What you need to do:
In the entries below, find each line with the word "added" and pull it out.

Dataset entries:
▬▬▬▬▬▬

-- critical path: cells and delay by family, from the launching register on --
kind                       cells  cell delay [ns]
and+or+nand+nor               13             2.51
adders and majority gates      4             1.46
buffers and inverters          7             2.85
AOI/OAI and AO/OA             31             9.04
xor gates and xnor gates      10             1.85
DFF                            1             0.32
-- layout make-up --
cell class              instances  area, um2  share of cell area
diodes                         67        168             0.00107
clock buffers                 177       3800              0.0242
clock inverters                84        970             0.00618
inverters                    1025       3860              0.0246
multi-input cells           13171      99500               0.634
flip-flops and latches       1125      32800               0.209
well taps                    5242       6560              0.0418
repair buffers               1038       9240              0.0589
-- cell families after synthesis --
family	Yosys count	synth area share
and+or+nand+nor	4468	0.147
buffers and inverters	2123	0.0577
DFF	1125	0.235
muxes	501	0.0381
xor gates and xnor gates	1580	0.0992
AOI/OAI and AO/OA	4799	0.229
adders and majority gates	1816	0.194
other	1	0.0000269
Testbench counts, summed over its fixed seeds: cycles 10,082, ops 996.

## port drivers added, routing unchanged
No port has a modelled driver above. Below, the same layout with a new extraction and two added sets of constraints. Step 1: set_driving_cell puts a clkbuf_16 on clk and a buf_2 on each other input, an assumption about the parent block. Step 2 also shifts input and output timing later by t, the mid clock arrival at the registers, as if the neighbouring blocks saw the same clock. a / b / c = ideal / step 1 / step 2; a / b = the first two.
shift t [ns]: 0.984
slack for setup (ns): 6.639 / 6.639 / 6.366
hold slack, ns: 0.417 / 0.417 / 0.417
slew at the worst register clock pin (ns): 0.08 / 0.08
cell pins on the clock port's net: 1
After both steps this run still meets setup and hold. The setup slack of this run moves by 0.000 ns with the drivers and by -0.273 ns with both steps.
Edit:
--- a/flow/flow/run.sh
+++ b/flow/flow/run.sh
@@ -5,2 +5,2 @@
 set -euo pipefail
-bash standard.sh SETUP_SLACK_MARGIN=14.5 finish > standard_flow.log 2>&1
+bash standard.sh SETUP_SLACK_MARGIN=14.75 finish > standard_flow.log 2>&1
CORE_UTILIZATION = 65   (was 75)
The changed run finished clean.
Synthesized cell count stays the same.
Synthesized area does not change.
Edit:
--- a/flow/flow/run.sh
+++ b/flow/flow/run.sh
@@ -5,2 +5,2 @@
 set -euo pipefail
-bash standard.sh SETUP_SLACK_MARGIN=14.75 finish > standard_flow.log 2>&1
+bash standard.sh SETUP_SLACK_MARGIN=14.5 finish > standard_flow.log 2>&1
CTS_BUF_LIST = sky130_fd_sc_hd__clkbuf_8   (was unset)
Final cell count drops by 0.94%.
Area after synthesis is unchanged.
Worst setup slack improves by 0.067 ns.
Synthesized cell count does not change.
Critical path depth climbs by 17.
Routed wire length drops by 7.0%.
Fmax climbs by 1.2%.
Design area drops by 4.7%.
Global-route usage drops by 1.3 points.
Source: an optimization exercise on an open RTL-to-GDS flow (aim: small area, a short achievable clock period and few clock cycles). Production flows keep margins and buffers that such runs may drop. In this exercise RTL edits were held to simulation tests only and were not proved equivalent to the original. Power is estimated from default activity; no workload was simulated.

<file path="design.v">
module gf32_mul (
    input  wire [4:0] a,
    input  wire [4:0] b,
    output wire [4:0] p
);
    wire [8:0] r;
    assign r[0] = a[0]&b[0];
    assign r[1] = a[1]&b[0] ^ a[0]&b[1];
    assign r[2] = a[2]&b[0] ^ a[1]&b[1] ^ a[0]&b[2];
    assign r[3] = a[3]&b[0] ^ a[2]&b[1] ^ a[1]&b[2] ^ a[0]&b[3];
    assign r[4] = a[4]&b[0] ^ a[3]&b[1] ^ a[2]&b[2] ^ a[1]&b[3] ^ a[0]&b[4];
    assign r[5] = a[4]&b[1] ^ a[3]&b[2] ^ a[2]&b[3] ^ a[1]&b[4];
    assign r[6] = a[4]&b[2] ^ a[3]&b[3] ^ a[2]&b[4];
    assign r[7] = a[4]&b[3] ^ a[3]&b[4];
    assign r[8] = a[4]&b[4];
    assign p[0] = r[0] ^ r[5] ^ r[7];
    assign p[1] = r[1] ^ r[6] ^ r[8];
    assign p[2] = r[2] ^ r[7];
    assign p[3] = r[3] ^ r[5] ^ r[7] ^ r[8];
    assign p[4] = r[4] ^ r[6] ^ r[8];
endmodule
module gf32_inv (
    input  wire [4:0] a,
    output reg  [4:0] y
);
    always @(*) begin
        case (a)
            5'd0:  y = 5'd0;   5'd1:  y = 5'd1;   5'd2:  y = 5'd20;  5'd3:  y = 5'd24;
            5'd4:  y = 5'd10;  5'd5:  y = 5'd8;   5'd6:  y = 5'd12;  5'd7:  y = 5'd29;
            5'd8:  y = 5'd5;   5'd9:  y = 5'd11;  5'd10: y = 5'd4;   5'd11: y = 5'd9;
            5'd12: y = 5'd6;   5'd13: y = 5'd28;  5'd14: y = 5'd26;  5'd15: y = 5'd31;
            5'd16: y = 5'd22;  5'd17: y = 5'd18;  5'd18: y = 5'd17;  5'd19: y = 5'd23;
            5'd20: y = 5'd2;   5'd21: y = 5'd25;  5'd22: y = 5'd16;  5'd23: y = 5'd19;
            5'd24: y = 5'd3;   5'd25: y = 5'd21;  5'd26: y = 5'd14;  5'd27: y = 5'd30;
            5'd28: y = 5'd13;  5'd29: y = 5'd7;   5'd30: y = 5'd27;  default: y = 5'd15;
        endcase
    end
endmodule
module codex32_lagw (
    input  wire        clk,
    input  wire        rst,           
    input  wire        cmd_valid,
    output wire        cmd_ready,
    input  wire [15:0] cmd_word,
    input  wire        cmd_empty,     
    input  wire        in_valid,
    output wire        in_ready,
    input  wire [7:0]  in_data,
    input  wire        in_last,
    output wire        out_valid,
    input  wire        out_ready,
    output wire [7:0]  out_data,
    output wire        out_last,
    output wire [3:0]  out_status
);
    localparam integer NS = 31;      
    localparam integer QD = 10;      
    localparam integer QW = 4;       
    localparam [2:0] ST_OK       = 3'd0;
    localparam [2:0] ST_ILLEGAL  = 3'd1;
    localparam [2:0] ST_RANGE    = 3'd2;
    localparam [2:0] ST_BADFRAME = 3'd4;
    localparam [2:0] ST_DUP      = 3'd5;
    localparam [2:0] ST_TARGET   = 3'd6;
    localparam [2:0] ST_INVZERO  = 3'd7;
    localparam [1:0] OP_ILLEGAL = 2'd0;
    localparam [1:0] OP_GFMUL   = 2'd1;
    localparam [1:0] OP_GFINV   = 2'd2;
    localparam [1:0] OP_LAGW    = 2'd3;
    integer i;
    reg        cq0v, cq1v;
    reg  [1:0] cq0op, cq1op;
    reg  [4:0] cq0v5, cq1v5;       
    reg        cq0z, cq1z;         
    reg        crdy;
    reg        cq0e, cq1e;         
    reg  [4:0] aidx;               
    reg        in_rdy;
    reg  [1:0] dec_op;
    always @(*) begin
        if (cmd_word[15:10] == 6'b001000)      dec_op = OP_GFMUL;
        else if (cmd_word[15:5] == 11'h180)    dec_op = OP_GFINV;
        else if (cmd_word[15:5] == 11'h380)    dec_op = OP_LAGW;
        else                                   dec_op = OP_ILLEGAL;
    end
    assign cmd_ready = crdy;
    assign in_ready  = in_rdy;
    wire cmd_fire = cmd_valid && crdy;
    wire in_fire  = in_valid && in_rdy;
    reg  [QW:0] desc_res;          
    reg  [5:0]  slot_res;          
    wire a_tok    = cq0v && cq0e && (desc_res != QD);
    wire a_fwd    = a_tok || in_fire;
    wire a_lag    = in_fire && (cq0op == OP_LAGW);
    wire a_slot   = a_lag && (aidx != 5'd31);
    wire a_pushes = a_tok || (in_fire && in_last);
    wire cq0_pop  = a_pushes;
    wire [4:0] c_prod, c_inv;
    gf32_mul u_amul (.a(cmd_word[4:0]), .b(cmd_word[9:5]), .p(c_prod));
    gf32_inv u_ainv (.a(cmd_word[4:0]), .y(c_inv));
    wire [4:0] c_v5 = (dec_op == OP_GFMUL) ? c_prod :
                      (dec_op == OP_GFINV) ? c_inv : cmd_word[4:0];
    wire       c_z  = (cmd_word[4:0] == 5'd0);
    reg        n_cq0v, n_cq1v, n_cq0e;
    reg  [1:0] n_cq0op;
    reg  [4:0] n_aidx;
    always @(*) begin
        n_cq0v = cq0v; n_cq1v = cq1v; n_cq0e = cq0e; n_cq0op = cq0op;
        if (cq0_pop) begin
            if (cq1v) begin
                n_cq0v = 1'b1; n_cq0e = cq1e; n_cq0op = cq1op;
                n_cq1v = cmd_fire;
            end else begin
                n_cq0v = cmd_fire; n_cq0e = cmd_empty; n_cq0op = dec_op;
                n_cq1v = 1'b0;
            end
        end else if (cmd_fire) begin
            if (cq0v) n_cq1v = 1'b1;
            else begin
                n_cq0v = 1'b1; n_cq0e = cmd_empty; n_cq0op = dec_op;
            end
        end
        if (cq0_pop)                        n_aidx = 5'd0;
        else if (in_fire && aidx != 5'd31)  n_aidx = aidx + 5'd1;
        else                                n_aidx = aidx;
    end
    reg        bv, btok, blast, bfirst, blag, bslot;
    reg  [1:0] bop;
    reg  [4:0] bx5;                
    reg  [4:0] bxe;                
    reg        bhi;                
    reg        bhx;                
    reg        bz;                 
    reg  [4:0] bfx;                
    reg  [5:0] bk;                 
    reg        brange, bdup, bhit;
    reg  [4:0] bln;
    wire bl   = bv && blag;        
    wire ins  = bl && bslot;       
    wire fclr = bv && !btok && blast;
    reg  [NS-1:0] occ, sf, sb, sen;
    reg  [4:0]    su [0:NS-1];     
    reg  [4:0]    sd [0:NS-1];
    wire [4:0]    sm [0:NS-1];
    genvar g;
    generate
        for (g = 0; g < NS; g = g + 1) begin : slot
            gf32_mul u_mul (.a(sd[g]), .b(sen[g] ? su[g] : 5'd1), .p(sm[g]));
        end
    endgenerate
    reg  [NS-1:0] dupv;
    always @(*) begin
        for (i = 0; i < NS; i = i + 1)
            dupv[i] = sf[i] && (su[i] == 5'd0);
    end
    wire any_dup = |dupv;
    wire [4:0] ln_p;
    gf32_mul u_lnmul (.a(bln), .b(bxe), .p(ln_p));
    wire       f_range = (bfirst ? 1'b0 : brange) | bhi;
    wire       f_dup   = (bfirst ? 1'b0 : bdup) | any_dup | (bk == 6'd32 && !bfirst);
    wire       f_hit   = (bfirst ? 1'b0 : bhit) | bhx;
    wire [5:0] k_prev  = bfirst ? 6'd0 : bk;
    wire [5:0] f_k     = (k_prev == 6'd32) ? 6'd32 : k_prev + 6'd1;
    wire [4:0] f_ln    = bfirst ? bxe : ln_p;
    reg        cv, cok;
    reg  [2:0] cst;
    reg  [4:0] cd, cn;
    reg  [2:0] b_st;
    reg  [4:0] b_d, b_n;
    always @(*) begin
        b_d = 5'd0;
        b_n = 5'd0;
        if (btok) begin
            b_d = bxe;             
            case (bop)
                OP_ILLEGAL: b_st = ST_ILLEGAL;
                OP_GFMUL:   b_st = ST_OK;
                OP_GFINV:   b_st = bz ? ST_INVZERO : ST_OK;
                default:    b_st = ST_BADFRAME;
            endcase
        end else if (bop == OP_LAGW) begin
            b_n = (f_k[5] || f_k[4:0] == 5'd31) ? 5'd31 : f_k[4:0];
            b_d = f_ln;
            if (f_range)     b_st = ST_RANGE;
            else if (f_dup)  b_st = ST_DUP;
            else if (f_hit)  b_st = ST_TARGET;
            else             b_st = ST_OK;
        end else if (bop == OP_ILLEGAL) begin
            b_st = ST_ILLEGAL;
        end else begin
            b_st = ST_BADFRAME;
        end
    end
    wire b_push = bv && (btok || blast);
    reg  [QD-1:0] qv, qok;
    reg  [2:0]    qst [0:QD-1];
    reg  [4:0]    qd  [0:QD-1];
    reg  [4:0]    qn  [0:QD-1];
    reg  [4:0] rem;                
    reg        hw;                 
    reg        hf;                 
    reg        he;                 
    reg        hl;                 
    reg        cp;                 
    wire pop  = (hw && cp) || hf;
    wire push = (hw || he) && cp;
    wire deq  = ((hw && hl) || he) && cp;
    reg        s1v, s1w, s1l;
    reg  [4:0] s1inv, s1d;
    reg  [2:0] s1st;
    reg  [1:0] obv;
    reg  [4:0] obd [0:1];
    reg        obl [0:1];
    reg  [2:0] obs [0:1];
    wire [4:0] d0inv;
    gf32_inv u_oinv (.a(sd[0]), .y(d0inv));
    wire [4:0] s1p;
    gf32_mul u_omul (.a(s1d), .b(s1inv), .p(s1p));
    wire [4:0] s1val = s1w ? s1p : s1d;
    assign out_valid  = obv[0];
    assign out_data   = {3'b000, obd[0]};
    assign out_last   = obl[0];
    assign out_status = {1'b0, obs[0]};
    wire out_fire = obv[0] && out_ready;
    reg  [QD-1:0] nqv, nqok, sqv;
    reg  [2:0]    nqst [0:QD-1];
    reg  [4:0]    nqd  [0:QD-1];
    reg  [4:0]    nqn  [0:QD-1];
    reg  [4:0]    n_bc;
    reg           newhead;         
    reg           newhead_ok;
    reg  [4:0]    newhead_n;
    always @(*) begin
        for (i = 0; i < QD; i = i + 1) begin
            if (deq && i + 1 < QD) begin
                nqv[i]  = qv[(i+1)%QD];  nqok[i] = qok[(i+1)%QD];
                nqst[i] = qst[(i+1)%QD]; nqd[i]  = qd[(i+1)%QD]; nqn[i] = qn[(i+1)%QD];
            end else if (deq) begin
                nqv[i]  = 1'b0; nqok[i] = 1'b0;
                nqst[i] = 3'd0; nqd[i]  = 5'd0; nqn[i] = 5'd0;
            end else begin
                nqv[i]  = qv[i];  nqok[i] = qok[i];
                nqst[i] = qst[i]; nqd[i]  = qd[i]; nqn[i] = qn[i];
            end
        end
        sqv = nqv;
        for (i = 0; i < QD; i = i + 1) begin
            if (cv && !sqv[i] && (i == 0 || sqv[(i+QD-1)%QD])) begin
                nqv[i]  = 1'b1; nqok[i] = cok;
                nqst[i] = cst;  nqd[i]  = cd; nqn[i] = cn;
            end
        end
        newhead    = (deq && qv[1]) || (cv && (!qv[0] || (deq && !qv[1])));
        newhead_n  = (deq && qv[1]) ? qn[1] : cn;
        newhead_ok = (deq && qv[1]) ? qok[1] : cok;
        n_bc = newhead ? newhead_n : (pop ? rem - 5'd1 : rem);
    end
    wire n_hv = newhead || (qv[0] && !deq);
    wire n_ok = newhead ? newhead_ok : qok[0];
    wire n_hw = n_hv && n_ok;
    wire n_hf = n_hv && !n_ok && (n_bc != 5'd0);
    wire n_he = n_hv && !n_ok && (n_bc == 5'd0);
    wire n_hl = (n_bc == 5'd1);
    wire [2:0] ocnt = {2'b00, s1v} + {2'b00, obv[0]} + {2'b00, obv[1]};
    wire oc_le1 = (ocnt <= 3'd1);
    wire oc_le2 = (ocnt <= 3'd2);
    wire n_cp = (push && !out_fire) ? oc_le1 : ((!push && out_fire) ? 1'b1 : oc_le2);
    wire n_popw = n_hw && n_cp;
    reg  [NS-1:0] tgt, nocc, nsf, nsb, nsen;
    reg  [4:0]    nsu [0:NS-1];
    reg  [NS:0]   occx;
    reg           bf, bb;
    reg  [4:0]    bu;
    wire [4:0]    bx5_n = a_fwd ? in_data[4:0] : bx5;
    wire [4:0]    dfr   = bx5 ^ bx5_n;
    wire [4:0]    fxe   = bfirst ? bx5 : bfx;    
    wire [4:0]    fdel  = fclr ? (bx5 ^ fxe) : dfr;
    wire [4:0]    tval  = blast ? (bx5 ^ fxe) : (bx5 ^ bx5_n);
    reg           isb;
    always @(*) begin
        occx = {1'b0, occ};
        for (i = 0; i < NS; i = i + 1) begin
            if (pop)
                tgt[i] = ins && occx[i] && !occx[i+1];
            else
                tgt[i] = ins && !occx[i] && ((i == 0) || occx[(i+NS-1)%NS]);
        end
        for (i = 0; i < NS; i = i + 1) begin
            if (pop) begin
                bu = (i + 1 < NS) ? su[(i+1)%NS] : 5'd0;
                bf = (i + 1 < NS) ? sf[(i+1)%NS] : 1'b0;
                bb = (i + 1 < NS) ? sb[(i+1)%NS] : 1'b0;
                nocc[i] = occx[i+1];
            end else begin
                bu = su[i];
                bf = sf[i];
                bb = sb[i];
                nocc[i] = occ[i];
            end
            isb = newhead ? (i < newhead_n) : bb;
            if (tgt[i]) begin
                nocc[i] = 1'b1;
                nsf[i]  = !blast;
                nsu[i]  = tval;
            end else begin
                nsf[i]  = bf && !fclr;
                nsu[i]  = bu ^ (({5{bf}} & fdel) | ({5{bb && pop}} & su[1]));
            end
            nsb[i]  = isb && !tgt[i];
            nsen[i] = nsf[i] ? a_lag : (nsb[i] && n_popw);
        end
    end
    always @(posedge clk) begin
        if (rst) begin
            cq0v <= 1'b0; cq1v <= 1'b0; crdy <= 1'b1;
            aidx <= 5'd0;
            in_rdy <= 1'b0;
            desc_res <= 0;
            slot_res <= 6'd0;
            bv <= 1'b0;
            cv <= 1'b0;
            qv <= 0;
            occ <= 0; sf <= 0; sb <= 0; sen <= 0;
            rem <= 5'd0;
            hw <= 1'b0; hf <= 1'b0; he <= 1'b0; hl <= 1'b0;
            cp <= 1'b0;
            s1v <= 1'b0;
            obv <= 2'b00;
        end else begin
            if (cq0_pop) begin
                if (cq1v) begin
                    cq0op <= cq1op; cq0v5 <= cq1v5; cq0z <= cq1z; cq0e <= cq1e;
                    cq1op <= dec_op; cq1v5 <= c_v5; cq1z <= c_z; cq1e <= cmd_empty;
                end else begin
                    cq0op <= dec_op; cq0v5 <= c_v5; cq0z <= c_z; cq0e <= cmd_empty;
                end
            end else if (cmd_fire) begin
                if (cq0v) begin
                    cq1op <= dec_op; cq1v5 <= c_v5; cq1z <= c_z; cq1e <= cmd_empty;
                end else begin
                    cq0op <= dec_op; cq0v5 <= c_v5; cq0z <= c_z; cq0e <= cmd_empty;
                end
            end
            cq0v <= n_cq0v;
            cq1v <= n_cq1v;
            crdy <= !n_cq1v;
            aidx <= n_aidx;
            desc_res <= desc_res + {{QW{1'b0}}, a_pushes} - {{QW{1'b0}}, deq};
            slot_res <= slot_res + {5'd0, a_slot} - {5'd0, pop};
            in_rdy <= n_cq0v && !n_cq0e &&
                      (a_pushes ? (desc_res < QD - 1) : (desc_res < QD)) &&
                      (!((n_cq0op == OP_LAGW) && (n_aidx != 5'd31)) ||
                       (a_slot ? (slot_res < NS - 1) : (slot_res < NS)));
            bv <= a_fwd;
            if (a_fwd) begin
                btok   <= a_tok;
                blast  <= in_last;
                blag   <= a_lag;
                bslot  <= a_slot;
                bop    <= cq0op;
                bfirst <= (aidx == 5'd0);
                bx5    <= in_data[4:0];
                bxe    <= a_tok ? cq0v5 : (in_data[4:0] ^ cq0v5);
                bhi    <= (in_data[7:5] != 3'b000);
                bhx    <= (in_data[4:0] == cq0v5);
                bz     <= cq0z;
            end
            if (bl && bfirst) bfx <= bx5;
            if (bl) begin
                brange <= f_range;
                bdup   <= f_dup;
                bhit   <= f_hit;
                bk     <= f_k;
                bln    <= f_ln;
            end
            cv <= b_push;
            if (b_push) begin
                cst <= b_st;
                cd  <= b_d;
                cn  <= b_n;
                cok <= (b_st == ST_OK) && (b_n != 5'd0);
            end
            qv  <= nqv;
            qok <= nqok;
            for (i = 0; i < QD; i = i + 1) begin
                qst[i] <= nqst[i];
                qd[i]  <= nqd[i];
                qn[i]  <= nqn[i];
            end
            rem <= n_bc;
            hw <= n_hw;
            hf <= n_hf;
            he <= n_he;
            hl <= n_hl;
            cp <= n_cp;
            occ <= nocc;
            sf  <= nsf;
            sb  <= nsb;
            sen <= nsen;
            for (i = 0; i < NS; i = i + 1) begin
                su[i] <= nsu[i];
                if (tgt[i])
                    sd[i] <= bxe;
                else if (pop)
                    sd[i] <= (i + 1 < NS) ? sm[(i+1)%NS] : 5'd1;
                else
                    sd[i] <= sm[i];
            end
            if (push) begin
                s1w   <= hw;
                s1inv <= d0inv;
                s1d   <= (qst[0] == ST_OK) ? qd[0] : 5'd0;
                s1l   <= hw ? hl : 1'b1;
                s1st  <= qst[0];
            end
            begin : obq
                reg [1:0] v;
                reg [4:0] d [0:1];
                reg       l [0:1];
                reg [2:0] s [0:1];
                reg       s1go;
                v = obv;
                for (i = 0; i < 2; i = i + 1) begin
                    d[i] = obd[i]; l[i] = obl[i]; s[i] = obs[i];
                end
                if (out_fire) begin
                    v = {1'b0, obv[1]};
                    d[0] = obd[1]; l[0] = obl[1]; s[0] = obs[1];
                end
                s1go = s1v && !v[1];
                if (s1go) begin
                    if (!v[0]) begin
                        v[0] = 1'b1; d[0] = s1val; l[0] = s1l; s[0] = s1st;
                    end else begin
                        v[1] = 1'b1; d[1] = s1val; l[1] = s1l; s[1] = s1st;
                    end
                end
                obv <= v;
                for (i = 0; i < 2; i = i + 1) begin
                    obd[i] <= d[i]; obl[i] <= l[i]; obs[i] <= s[i];
                end
                s1v <= push || (s1v && !s1go);
            end
        end
    end
endmodule
</file>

▬▬▬▬▬▬

Exercise solution:
## port drivers added, routing unchanged
No port has a modelled driver above. Below, the same layout with a new extraction and two added sets of constraints. Step 1: set_driving_cell puts a clkbuf_16 on clk and a buf_2 on each other input, an assumption about the parent block. Step 2 also shifts input and output timing later by t, the mid clock arrival at the registers, as if the neighbouring blocks saw the same clock. a / b / c = ideal / step 1 / step 2; a / b = the first two.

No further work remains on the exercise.